**What is being asked**
Beginning with the line that contains "assign bus_i.ch_enable = bus_ch_enable;" in the material below, print each line exactly until the line that contains "- $mux W1 | 1" has been printed, then stop.

**Given data**
<file path="src/rtl/wave_pkg.sv">
// Shared constants for the multi-channel waveform renderer: channel limits,
// read-latency bounds and the per-channel trace palette.
package wave_pkg;

  localparam int unsigned MAX_CH     = 4;
  localparam int unsigned RD_LAT_MIN = 1;
  localparam int unsigned RD_LAT_MAX = 3;

  typedef logic [23:0] rgb_t;

  localparam rgb_t COL_WHITE   = 24'hFF_FF_FF;
  localparam rgb_t COL_YELLOW  = 24'hFF_FF_00;
  localparam rgb_t COL_CYAN    = 24'h00_FF_FF;
  localparam rgb_t COL_MAGENTA = 24'hFF_00_FF;

  // Trace colour for a channel index; channel 0 has the highest priority.
  function automatic rgb_t ch_colour(input int unsigned ch);
    case (ch)
      0:       return COL_WHITE;
      1:       return COL_YELLOW;
      2:       return COL_CYAN;
      default: return COL_MAGENTA;
    endcase
  endfunction

endpackage

</file>
<file path="src/rtl/wave_display_mc_if.sv">
// Pixel-in / sample-RAM / pixel-out bus of the waveform renderer.
interface wave_display_mc_if #(
  parameter int unsigned NUM_CH   = 2,
  parameter int unsigned SAMPLE_W = 8,
  parameter int unsigned ADDR_W   = 8
);
  logic [10:0]                x;
  logic [9:0]                 y;
  logic                       valid;
  logic                       read_index;
  logic [NUM_CH-1:0]          ch_enable;
  logic [ADDR_W:0]            read_address;
  logic [NUM_CH*SAMPLE_W-1:0] read_value;
  logic                       valid_pixel;
  logic [7:0]                 r;
  logic [7:0]                 g;
  logic [7:0]                 b;
  logic [NUM_CH-1:0]          hit_ch;

  modport master (
    output x, y, valid, read_index, ch_enable, read_value,
    input  read_address, valid_pixel, r, g, b, hit_ch
  );

  modport slave (
    input  x, y, valid, read_index, ch_enable, read_value,
    output read_address, valid_pixel, r, g, b, hit_ch
  );
endinterface

</file>
<file path="src/rtl/wave_channel_tracker.sv">
// One channel's trace state: keeps the previous and current adjusted
// samples along a line and flags pixels lying on the segment between them.
module wave_channel_tracker #(
  parameter int unsigned SAMPLE_W = 8,
  parameter int unsigned ADDR_W   = 8,
  parameter int unsigned V_SHIFT  = 1,
  parameter int unsigned V_OFFSET = 32
) (
  input  logic                clk,
  input  logic                reset_n,
  input  logic                enable,
  input  logic                in_win,
  input  logic [ADDR_W-1:0]   idx,
  input  logic [SAMPLE_W-1:0] row,
  input  logic [SAMPLE_W-1:0] raw,
  output logic                hit
);
  logic [SAMPLE_W-1:0] prev, curr, prev_n, curr_n, adj, lo, hi;
  logic [ADDR_W-1:0]   last_idx;
  logic                last_in_win;

  // Next prev/curr (line start reloads both, new index shifts) and hit test.
  always_comb begin
    adj    = SAMPLE_W'(32'(raw >> V_SHIFT) + V_OFFSET);
    prev_n = prev;
    curr_n = curr;
    if (in_win && !last_in_win) begin
      prev_n = adj;
      curr_n = adj;
    end else if (in_win && (idx != last_idx)) begin
      prev_n = curr;
      curr_n = adj;
    end
    if (prev_n < curr_n) begin
      lo = prev_n;
      hi = curr_n;
    end else begin
      lo = curr_n;
      hi = prev_n;
    end
    hit = enable && in_win && (row >= lo) && (row <= hi);
  end

  // Trace state registers; index memory only advances inside the window.
  always_ff @(posedge clk or negedge reset_n) begin
    if (!reset_n) begin
      prev        <= '0;
      curr        <= '0;
      last_idx    <= '0;
      last_in_win <= 1'b0;
    end else begin
      prev        <= prev_n;
      curr        <= curr_n;
      last_in_win <= in_win;
      if (in_win) last_idx <= idx;
    end
  end

endmodule

</file>
<file path="src/rtl/wave_display_mc.sv">
// Multi-channel waveform renderer: window decode, per-frame bank latch,
// RAM-latency alignment pipeline, per-channel trackers and priority colour.
module wave_display_mc
  import wave_pkg::*;
#(
  parameter int unsigned NUM_CH   = 2,
  parameter int unsigned SAMPLE_W = 8,
  parameter int unsigned ADDR_W   = 8,
  parameter int unsigned X0       = 256,
  parameter int unsigned Y0       = 0,
  parameter int unsigned X_SHIFT  = 1,
  parameter int unsigned Y_SHIFT  = 1,
  parameter int unsigned V_SHIFT  = 1,
  parameter int unsigned V_OFFSET = 32,
  parameter int unsigned RD_LAT   = 1
) (
  input logic          clk,
  input logic          reset_n,
  wave_display_mc_if.slave bus
);
  localparam int unsigned X_SPAN = 1 << (ADDR_W + X_SHIFT);
  localparam int unsigned Y_SPAN = 1 << (SAMPLE_W + Y_SHIFT);

  logic [31:0]         dx, dy;
  logic                in_win;
  logic [ADDR_W-1:0]   idx;
  logic [SAMPLE_W-1:0] row;
  logic                bank;

  logic                win_q [RD_LAT];
  logic [ADDR_W-1:0]   idx_q [RD_LAT];
  logic [SAMPLE_W-1:0] row_q [RD_LAT];

  logic [NUM_CH-1:0]   hit_c;
  rgb_t                colour;
  logic                found;

  // Window decode; offsets below the window edge wrap large and fail the span test.
  always_comb begin
    dx     = 32'(bus.x) - X0;
    dy     = 32'(bus.y) - Y0;
    in_win = bus.valid && (dx < X_SPAN) && (dy < Y_SPAN);
    idx    = in_win ? ADDR_W'(dx >> X_SHIFT) : '0;
    row    = SAMPLE_W'(dy >> Y_SHIFT);
  end

  assign bus.read_address = {bank, idx};

  // Bank select is sampled only on the frame's first pixel.
  always_ff @(posedge clk or negedge reset_n) begin
    if (!reset_n) bank <= 1'b0;
    else if (bus.valid && (bus.x == '0) && (bus.y == '0)) bank <= bus.read_index;
  end

  // Delay pixel attributes to meet the RAM data RD_LAT cycles later.
  always_ff @(posedge clk or negedge reset_n) begin
    if (!reset_n) begin
      for (int unsigned i = 0; i < RD_LAT; i++) begin
        win_q[i] <= 1'b0;
        idx_q[i] <= '0;
        row_q[i] <= '0;
      end
    end else begin
      win_q[0] <= in_win;
      idx_q[0] <= idx;
      row_q[0] <= row;
      for (int unsigned i = 1; i < RD_LAT; i++) begin
        win_q[i] <= win_q[i-1];
        idx_q[i] <= idx_q[i-1];
        row_q[i] <= row_q[i-1];
      end
    end
  end

  for (genvar c = 0; c < NUM_CH; c++) begin : g_ch
    wave_channel_tracker #(
      .SAMPLE_W (SAMPLE_W),
      .ADDR_W   (ADDR_W),
      .V_SHIFT  (V_SHIFT),
      .V_OFFSET (V_OFFSET)
    ) u_trk (
      .clk     (clk),
      .reset_n (reset_n),
      .enable  (bus.ch_enable[c]),
      .in_win  (win_q[RD_LAT-1]),
      .idx     (idx_q[RD_LAT-1]),
      .row     (row_q[RD_LAT-1]),
      .raw     (bus.read_value[c*SAMPLE_W +: SAMPLE_W]),
      .hit     (hit_c[c])
    );
  end

  // Lowest-numbered hit channel picks the colour.
  always_comb begin
    colour = '0;
    found  = 1'b0;
    for (int unsigned i = 0; i < NUM_CH; i++) begin
      if (hit_c[i] && !found) begin
        colour = ch_colour(i);
        found  = 1'b1;
      end
    end
  end

  // Registered pixel result.
  always_ff @(posedge clk or negedge reset_n) begin
    if (!reset_n) begin
      bus.valid_pixel         <= 1'b0;
      {bus.r, bus.g, bus.b}   <= '0;
      bus.hit_ch              <= '0;
    end else begin
      bus.valid_pixel         <= |hit_c;
      {bus.r, bus.g, bus.b}   <= colour;
      bus.hit_ch              <= hit_c;
    end
  end

endmodule

</file>
<file path="src/flat_wrapper.sv">
// flat-port wrapper written by rule: the top's interface ports become plain ports
module wave_display_mc_flat import wave_pkg::*;
#(
  parameter int unsigned NUM_CH   = 2,
  parameter int unsigned SAMPLE_W = 8,
  parameter int unsigned ADDR_W   = 8,
  parameter int unsigned X0       = 256,
  parameter int unsigned Y0       = 0,
  parameter int unsigned X_SHIFT  = 1,
  parameter int unsigned Y_SHIFT  = 1,
  parameter int unsigned V_SHIFT  = 1,
  parameter int unsigned V_OFFSET = 32,
  parameter int unsigned RD_LAT   = 1
)
  (clk, reset_n, bus_x, bus_y, bus_valid, bus_read_index, bus_ch_enable, bus_read_value, bus_read_address, bus_valid_pixel, bus_r, bus_g, bus_b, bus_hit_ch);
  wave_display_mc_if #(.NUM_CH(NUM_CH), .SAMPLE_W(SAMPLE_W), .ADDR_W(ADDR_W)) bus_i ();
  input logic clk;
  input logic reset_n;
  input wire logic [$bits(bus_i.x)-1:0] bus_x;
  input wire logic [$bits(bus_i.y)-1:0] bus_y;
  input wire logic [$bits(bus_i.valid)-1:0] bus_valid;
  input wire logic [$bits(bus_i.read_index)-1:0] bus_read_index;
  input wire logic [$bits(bus_i.ch_enable)-1:0] bus_ch_enable;
  input wire logic [$bits(bus_i.read_value)-1:0] bus_read_value;
  output wire logic [$bits(bus_i.read_address)-1:0] bus_read_address;
  output wire logic [$bits(bus_i.valid_pixel)-1:0] bus_valid_pixel;
  output wire logic [$bits(bus_i.r)-1:0] bus_r;
  output wire logic [$bits(bus_i.g)-1:0] bus_g;
  output wire logic [$bits(bus_i.b)-1:0] bus_b;
  output wire logic [$bits(bus_i.hit_ch)-1:0] bus_hit_ch;
  assign bus_i.x = bus_x;
  assign bus_i.y = bus_y;
  assign bus_i.valid = bus_valid;
  assign bus_i.read_index = bus_read_index;
  assign bus_i.ch_enable = bus_ch_enable;
  assign bus_i.read_value = bus_read_value;
  assign bus_read_address = bus_i.read_address;
  assign bus_valid_pixel = bus_i.valid_pixel;
  assign bus_r = bus_i.r;
  assign bus_g = bus_i.g;
  assign bus_b = bus_i.b;
  assign bus_hit_ch = bus_i.hit_ch;
  wave_display_mc #(.NUM_CH(NUM_CH), .SAMPLE_W(SAMPLE_W), .ADDR_W(ADDR_W), .X0(X0), .Y0(Y0), .X_SHIFT(X_SHIFT), .Y_SHIFT(Y_SHIFT), .V_SHIFT(V_SHIFT), .V_OFFSET(V_OFFSET), .RD_LAT(RD_LAT)) u_core (.clk(clk), .reset_n(reset_n), .bus(bus_i));
endmodule
</file>
<file path="config.mk">
export PLATFORM = sky130hd
export DESIGN_NAME = wave_display_mc_flat
export DESIGN_NICKNAME = d
export VERILOG_FILES = /design/src/rtl/wave_pkg.sv /design/src/rtl/wave_display_mc_if.sv /design/src/rtl/wave_channel_tracker.sv /design/src/rtl/wave_display_mc.sv /design/src/flat_wrapper.sv
export SDC_FILE = /design/constraint.sdc
export NUM_CORES = 1
export LEC_CHECK = 0
export ABC_AREA = 1
export BUFFER_PORTS_ARGS = -buffer_cell sky130_fd_sc_hd__buf_2
export CAP_MARGIN = 30
export CORE_MARGIN = 4
export CORE_UTILIZATION = 40
export DETAILED_ROUTE_END_ITERATION = 8
export PLACE_DENSITY = 0.65
export SETUP_SLACK_MARGIN = 0.02
export SYNTH_ARGS = -nofsm -noshare
export SYNTH_HDL_FRONTEND = slang
export SYNTH_SLANG_ARGS = --single-unit
</file>
<file path="constraint.sdc">
create_clock -name clk -period 10.9 [get_ports clk]
set_input_delay 1.09 -clock clk [delete_from_list [all_inputs] [get_ports clk]]
set_output_delay 1.09 -clock clk [all_outputs]
set_load 0.02 [all_outputs]
</file>
Yosys cells after proc, flatten, opt, wreduce, memory -nomap -nowiden --
Index checks and enable logic that the tools add are counted.
Operators by class: add/sub/neg operators 3, magnitude comparators 8, equal/unequal tests 1, multiplexer cells 16, reductions and logical operators 18
Operator list (count):
- $mux W8 | 13
- $mux W24 | 2
- $lt A32 B10 Y1 const B | 1
- $add A7 B6 Y8 const B | 2
- $ge A8 B8 Y1 | 2
- $le A8 B8 Y1 | 2
- $lt A8 B8 Y1 | 2
- $logic_and A1 B1 Y1 | 13
- $sub A11 B9 Y12 const B | 1
- $logic_not A11 Y1 | 1
- $logic_not A10 Y1 | 1
- $lt A10 B10 Y1 const B | 1
- $ne A8 B8 Y1 | 1
- $logic_not A1 Y1 | 2
- $reduce_or A2 Y1 | 1
- $mux W1 | 1
Word-level totals: flip-flop bits (word level) 86, output and inout bits 36, logic and storage cells 61

Logic depth before layout (Yosys ltp) --
Gate-level depths: netlist of run 1.
depth in word-level cells 13, depth in mapped cells 32, mapped depth without buffers 30

Hierarchy --
From an unflattened synthesis of run 1, not the netlist that was laid out.
Second synthesis, totals: cell total of the unflattened synthesis 674, area total of the unflattened synthesis 5027.3 um^2
By module, submodules not included:
- wave_channel_tracker | instances 2, cells each 288, area an instance 2026.9 um^2
- wave_display_mc | instances 1, cells each 98, area an instance 973.4 um^2

Worst setup path after synthesis of run 1 --
No wires, ideal clock.
path type register -> register, start register u_core.win_q, end register u_core.bus.g[6], arrival 3.848 ns, slack 6.923 ns, cell stages (with the launch flop) 27, path buffers 4, path through dfrtp_1 inv_2 nor2_2 inv_1 buf_2 buf_2 buf_1 nor2_1 a31oi_1 inv_1 ha_1 a21oi_1 nor2_1 a211oi_2 nand2_4 buf_6 nand2_1 nand2_1 ha_1 a21boi_0 o21a_1 o21ai_0 nand2_1 a31oi_1 o21ai_0 nand3_1 o21ai_0
Between the ends: cells in the longest elaborated chain, start to end 12, elaborated cells on any way between the ends 31
Ends and longest elaborated chain:
- from (decl) | line wave_display_mc.sv:30 | logic win_q [RD_LAT];
- from (signal, indexed assignment) | line wave_display_mc.sv:68 | win_q[i] <= win_q[i-1];
- $logic_and A1 B1 Y1 | line wave_channel_tracker.sv:30 | end else if (in_win && (idx != last_idx)) begin
- $mux W8 | line wave_channel_tracker.sv:30
- $mux W8 (*) | line wave_channel_tracker.sv:27 | if (in_win && !last_in_win) begin
- via u_core.g_ch[0].u_trk.prev_n[5] | line wave_channel_tracker.sv:18 | logic [SAMPLE_W-1:0] prev, curr, prev_n, curr_n, adj, lo, hi;
- $lt A8 B8 Y1 | line wave_channel_tracker.sv:34 | if (prev_n < curr_n) begin
- $mux W8 | line wave_channel_tracker.sv:34
- $ge A8 B8 Y1 | line wave_channel_tracker.sv:41 | hit = enable && in_win && (row >= lo) && (row <= hi);
- $logic_and A1 B1 Y1 | line wave_channel_tracker.sv:41
- $logic_and A1 B1 Y1 (*) | line wave_channel_tracker.sv:41
- $mux W1 | line wave_display_mc.sv:98 | if (hit_c[i] && !found) begin
- $logic_not A1 Y1 | line wave_display_mc.sv:98
- $logic_and A1 B1 Y1 | line wave_display_mc.sv:98
- $mux W24 (*) | line wave_display_mc.sv:98
- to (signal assigned) | line wave_display_mc.sv:113 | {bus.r, bus.g, bus.b} <= colour;
- to (decl) | line wave_display_mc_if.sv:27 | output read_address, valid_pixel, r, g, b, hit_ch
The timed path passes the listed nets; every way through them passes the cells marked *. A chain may end at the register's enable or synchronous reset.

Worst setup path after layout of run 1 --
start register u_core.win_q, end register u_core.bus.g[6]
Between the ends: cells in the longest elaborated chain, start to end 12, elaborated cells on any way between the ends 31
Ends and longest elaborated chain (line):
- $logic_and A1 B1 Y1 | wave_channel_tracker.sv:30
- $mux W8 | wave_channel_tracker.sv:30
- $mux W8 | wave_channel_tracker.sv:27
- $lt A8 B8 Y1 | wave_channel_tracker.sv:34
- $mux W8 | wave_channel_tracker.sv:34
- $ge A8 B8 Y1 | wave_channel_tracker.sv:41
- $logic_and A1 B1 Y1 (2 in series) | wave_channel_tracker.sv:41
- $mux W1 | wave_display_mc.sv:98
- $logic_not A1 Y1 | wave_display_mc.sv:98
- $logic_and A1 B1 Y1 | wave_display_mc.sv:98
- $mux W24 (*) | wave_display_mc.sv:98
Every way passes the cells marked *; elsewhere a longest branch is shown, timed or not.

==> results.sh, run 1 <==
export IMPL_run_status="finished clean"
export IMPL_worstPathRequired_ns=11.17
export IMPL_drive_above_1_share_pct=19.8
export IMPL_combinationalPowerShare_pct=57.5
export IMPL_swShare_pct=44.7
export IMPL_drv_max_cap_violation_count=0
export IMPL_tritoncts_num_buffers=9
export IMPL_holdCritPathClass="reg -> reg"
export IMPL_finish_utilization_pct=45.7
export IMPL_die_height_um=113
export IMPL_fmax_ghz=0.197
export IMPL_nNetsFinal=728
export IMPL_seq_power_share_pct=24.1
export IMPL_drc=0
export IMPL_fin_hold_ws_ns=0.490
export IMPL_ir_drop_v=0.0000913
export IMPL_setup_worst_path_class="reg -> reg"
export IMPL_detailedRoute_firstIterationViolations=218
export IMPL_cts_tree="yes"
export IMPL_number_of_standard_cells_in_the_final_layout_excluding_fillers=782
export IMPL_rsz_0062_raised_after_global_routing="no"
export IMPL_finalCritPeriodShare_pct=46.7
export IMPL_relSlewSlack_pct=47.1
export IMPL_pwr_density_cell_nw_per_um2=256
export IMPL_cts_hold_fix_bufs=0
export IMPL_drt_wl_total_mm=9.87
export IMPL_critical_path_peak_fanout=38
export IMPL_postCtsResizedCells=0
export IMPL_postSynthNetCount=680
export IMPL_pre_antenna_drt_iters=4
export IMPL_first_global_vias=3732
export IMPL_placementRows=38
export IMPL_slowest_stage="sky130_fd_sc_hd__dfrtp_1"
export IMPL_vias_per_cell=4.84
export IMPL_grt_start_max_net_pins=63
export IMPL_fin_worst_skew_ns=0.00948
export IMPL_core_area_um2=10800
export IMPL_clockPowerShare_pct=18.4
export IMPL_die_footprint_um2=12900
export IMPL_number_of_buffers_between_clock_root_and_the_deepest_sink=2
export IMPL_detailroute_via_count=3788
export IMPL_clock_root_buffer="sky130_fd_sc_hd__clkbuf_8"
export IMPL_worst_setup_path_end_kind="flip-flop"
export IMPL_synth_top_area_share_pct=34.9
export IMPL_dpl_cell_area_um2=4720
export IMPL_grt_antenna_before_repair=0
export IMPL_synth_lib_cells_used_distinct=37
export IMPL_antennaDiodeCount=0
export IMPL_post_drt_wl_per_cell_um=12.6
export IMPL_layout_cell_area_non_filler_um2=4960
export IMPL_h_tree_level_count=3
export IMPL_tns_ns=0
export IMPL_netlist_top_cells_area="sky130_fd_sc_hd__dfrtp_1, sky130_fd_sc_hd__nand2_1, sky130_fd_sc_hd__ha_1, sky130_fd_sc_hd__inv_1, sky130_fd_sc_hd__nand3_1"
export IMPL_final_period_minus_worst_setup_slack_ns=5.09
export IMPL_ys_ff_latch=62
export IMPL_buffer_ports_inserted=76
export IMPL_grt_use_total_pct=15.9
export IMPL_net_switching_power_w=0.000566
export IMPL_boundaryPins=79
export IMPL_yosysWarningCount=0
export IMPL_clock_sink_count=62
export IMPL_setup_viol=0
export IMPL_worst_ep_arrival_time_ns=5.36
export IMPL_drt_antenna_violating_nets=0
export IMPL_post_place_cells=764
export IMPL_critical_path_max_stage_delay_ns=0.67
export IMPL_hold_viol=0
export IMPL_post_synth_inst_count=589
export IMPL_first_pass_grt_wire_length_mm=16.7
export IMPL_final_weighted_congestion_in_routability_driven_placement=0.823
export IMPL_place_detailed_hpwl_mm=7.34
export IMPL_synth_area_um2=4440
export IMPL_synth_yosys_seq_area_share_pct=34.9
export IMPL_insertion_delay_ns=0.35
export IMPL_postSynthAreaPerCell_um2=7.55
export IMPL_leakage_nw=2.83
export IMPL_area_growth_from_synthesis_to_final_layout_pct=11.5
export IMPL_synth_largest_area_cell="sky130_fd_sc_hd__dfrtp_1"
export IMPL_internal_power_w=0.000700
export IMPL_cts_clk_slew_worst_paths_ns=0.08
export IMPL_initial_core_util_pct=41.0
export IMPL_finalMaxSlewViolations=0
export IMPL_grt_overflow_total=0
export IMPL_setup_worst_path_start_class="flip-flop"
export IMPL_worst_slew_pin_transition_ns=0.794
export IMPL_die_width_um=113
export IMPL_crit_path_cell_trace="inv_2 -> nor2_2 -> inv_1 -> buf_4 -> nand2_2 -> o21ai_0 -> ha_1 -> nand2_1 -> nor2_1 -> a211oi_2 -> buf_4 -> nand2_4 -> nand2_1 -> nand2_1 -> ha_1 -> a21oi_1 -> nor2_1 -> a211oi_1 -> o221ai_1 -> o21ai_0 -> nand3_1 -> o21ai_0"
export IMPL_postCtsSetupRepairBufs=0
-- cell families after synthesis --
logic type                 share of synthesized area (%)
muxes                                              0.225
AOI/OAI and AO/OA                                   8.98
xor gates and xnor gates                           0.788
adders and majority gates                           13.5
buffers and inverters                               13.5
and+or+nand+nor                                     28.0
DFF                                                 34.9
-- worst max-delay path: cells and delay by family (launching register included) --
| kind | cells | cell delay, ns |
|---|---|---|
| AO/OA/AOI/OAI | 7 | 1.55 |
| AND/OR/NAND/NOR | 9 | 1.21 |
| adder cells (fa/ha/maj) | 2 | 0.65 |
| flip-flops | 1 | 0.67 |
| buffers and inverters | 4 | 0.93 |
-- layer usage --
layer | GRT usage [%] | wire [um]
met1 | 19.8 | 4670
met3 | 3.45 | 396
met5 | 0 | 0
met2 | 27.3 | 4630
met4 | 5.21 | 174
-- synth_stat cells, drive strengths merged --
cell type	count
ha	48
o211ai	2
nand4	4
o21ai	25
o2111ai	1
mux2i	1
a21oi	19
inv	81
a31oi	12
o221ai	1
nor2	34
o21a	1
a21o	1
nand3	46
or2	10
nor4	5
nand3b	1
a211oi	4
buf	36
dfrtp	62
nor3	1
nand2	181
o311ai	1
clkbuf	7
a21boi	1
xnor2	4
-- registers in the layout, indices dropped and copies added, names as in the netlist --
| register | count |
|---|---|
| u_core.g_ch.u_trk.last_in_win | 1 |
| u_core.bus.hit_ch | 2 |
| u_core.g_ch.u_trk.curr | 16 |
| u_core.bank | 1 |
| u_core.win_q | 1 |
| u_core.row_q | 8 |
| u_core.idx_q | 8 |
| u_core.bus.g | 1 |
| u_core.g_ch.u_trk.prev | 16 |
| u_core.g_ch.u_trk.last_idx | 8 |
-- cell type report --
type / instances / area [um2]
inverters: 81 / 304
flip-flops and latches: 62 / 1550
repair buffers: 80 / 410
clock inverters: 5 / 82.6
fillers: 1097 / 5880
clock buffers: 11 / 141
multi-input cells: 403 / 2290
well taps: 140 / 175
-- cell usage in the layout, fill, tap and decap left out, drive strengths merged --
cell type,netlist,layout
nand2,181,181
o2111ai,1,1
nor4,5,5
a21oi,19,19
ha,48,48
o311ai,1,1
bufinv,0,2
o221ai,1,1
a31oi,12,12
or2,10,10
o211ai,2,2
inv,81,81
nand3b,1,1
nor2,34,34
a21boi,1,1
dfrtp,62,62
o21ai,25,25
a21o,1,1
clkbuf,7,11
nor3,1,1
o21a,1,1
nand4,4,4
a211oi,4,4
buf,36,80
clkinvlp,0,3
mux2i,1,1
xnor2,4,4
nand3,46,46
-- final timing paths --
check / start / to / slack [ns] / cells past startpoint
setup / recovery: u_core.win_q / u_core.bus.g[6] / 5.81 / 22
hold / removal: u_core.bank / u_core.bank / 0.49 / 2
setup reg to reg: u_core.win_q / u_core.bus.g[6] / 5.81 / 22
hold reg to reg: u_core.bank / u_core.bank / 0.49 / 2
max in group asynchronous: reset_n / u_core.g_ch[0].u_trk.last_idx[2] / 9.46 / 2
min in group asynchronous: reset_n / u_core.g_ch[0].u_trk.prev[1] / 0.88 / 2
-- power by group through the flow --
stage                     combinational [W]  sequential [W]  clock [W]
after floorplan                    0.000593        0.000303          0
after global placement             0.000679        0.000306          0
after detailed placement           0.000713        0.000309          0
after CTS                          0.000721        0.000304   0.000236
after global routing               0.000857        0.000310   0.000247
final                              0.000728        0.000305   0.000233
-- metrics by stage --
stage	total power (W)	setup slack (ns)
2_1_floorplan	0.000896	6.92
3_3_place_gp	0.000985	5.54
3_5_place_dp	0.00102	5.36
4_1_cts	0.00126	5.36
5_1_grt	0.00141	5.41
6_report	0.00127	5.81
Power figures use the tool's default switching activity.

**Output of the task**
  assign bus_i.ch_enable = bus_ch_enable;
  assign bus_i.read_value = bus_read_value;
  assign bus_read_address = bus_i.read_address;
  assign bus_valid_pixel = bus_i.valid_pixel;
  assign bus_r = bus_i.r;
  assign bus_g = bus_i.g;
  assign bus_b = bus_i.b;
  assign bus_hit_ch = bus_i.hit_ch;
  wave_display_mc #(.NUM_CH(NUM_CH), .SAMPLE_W(SAMPLE_W), .ADDR_W(ADDR_W), .X0(X0), .Y0(Y0), .X_SHIFT(X_SHIFT), .Y_SHIFT(Y_SHIFT), .V_SHIFT(V_SHIFT), .V_OFFSET(V_OFFSET), .RD_LAT(RD_LAT)) u_core (.clk(clk), .reset_n(reset_n), .bus(bus_i));
endmodule
</file>
<file path="config.mk">
export PLATFORM = sky130hd
export DESIGN_NAME = wave_display_mc_flat
export DESIGN_NICKNAME = d
export VERILOG_FILES = /design/src/rtl/wave_pkg.sv /design/src/rtl/wave_display_mc_if.sv /design/src/rtl/wave_channel_tracker.sv /design/src/rtl/wave_display_mc.sv /design/src/flat_wrapper.sv
export SDC_FILE = /design/constraint.sdc
export NUM_CORES = 1
export LEC_CHECK = 0
export ABC_AREA = 1
export BUFFER_PORTS_ARGS = -buffer_cell sky130_fd_sc_hd__buf_2
export CAP_MARGIN = 30
export CORE_MARGIN = 4
export CORE_UTILIZATION = 40
export DETAILED_ROUTE_END_ITERATION = 8
export PLACE_DENSITY = 0.65
export SETUP_SLACK_MARGIN = 0.02
export SYNTH_ARGS = -nofsm -noshare
export SYNTH_HDL_FRONTEND = slang
export SYNTH_SLANG_ARGS = --single-unit
</file>
<file path="constraint.sdc">
create_clock -name clk -period 10.9 [get_ports clk]
set_input_delay 1.09 -clock clk [delete_from_list [all_inputs] [get_ports clk]]
set_output_delay 1.09 -clock clk [all_outputs]
set_load 0.02 [all_outputs]
</file>
Yosys cells after proc, flatten, opt, wreduce, memory -nomap -nowiden --
Index checks and enable logic that the tools add are counted.
Operators by class: add/sub/neg operators 3, magnitude comparators 8, equal/unequal tests 1, multiplexer cells 16, reductions and logical operators 18
Operator list (count):
- $mux W8 | 13
- $mux W24 | 2
- $lt A32 B10 Y1 const B | 1
- $add A7 B6 Y8 const B | 2
- $ge A8 B8 Y1 | 2
- $le A8 B8 Y1 | 2
- $lt A8 B8 Y1 | 2
- $logic_and A1 B1 Y1 | 13
- $sub A11 B9 Y12 const B | 1
- $logic_not A11 Y1 | 1
- $logic_not A10 Y1 | 1
- $lt A10 B10 Y1 const B | 1
- $ne A8 B8 Y1 | 1
- $logic_not A1 Y1 | 2
- $reduce_or A2 Y1 | 1
- $mux W1 | 1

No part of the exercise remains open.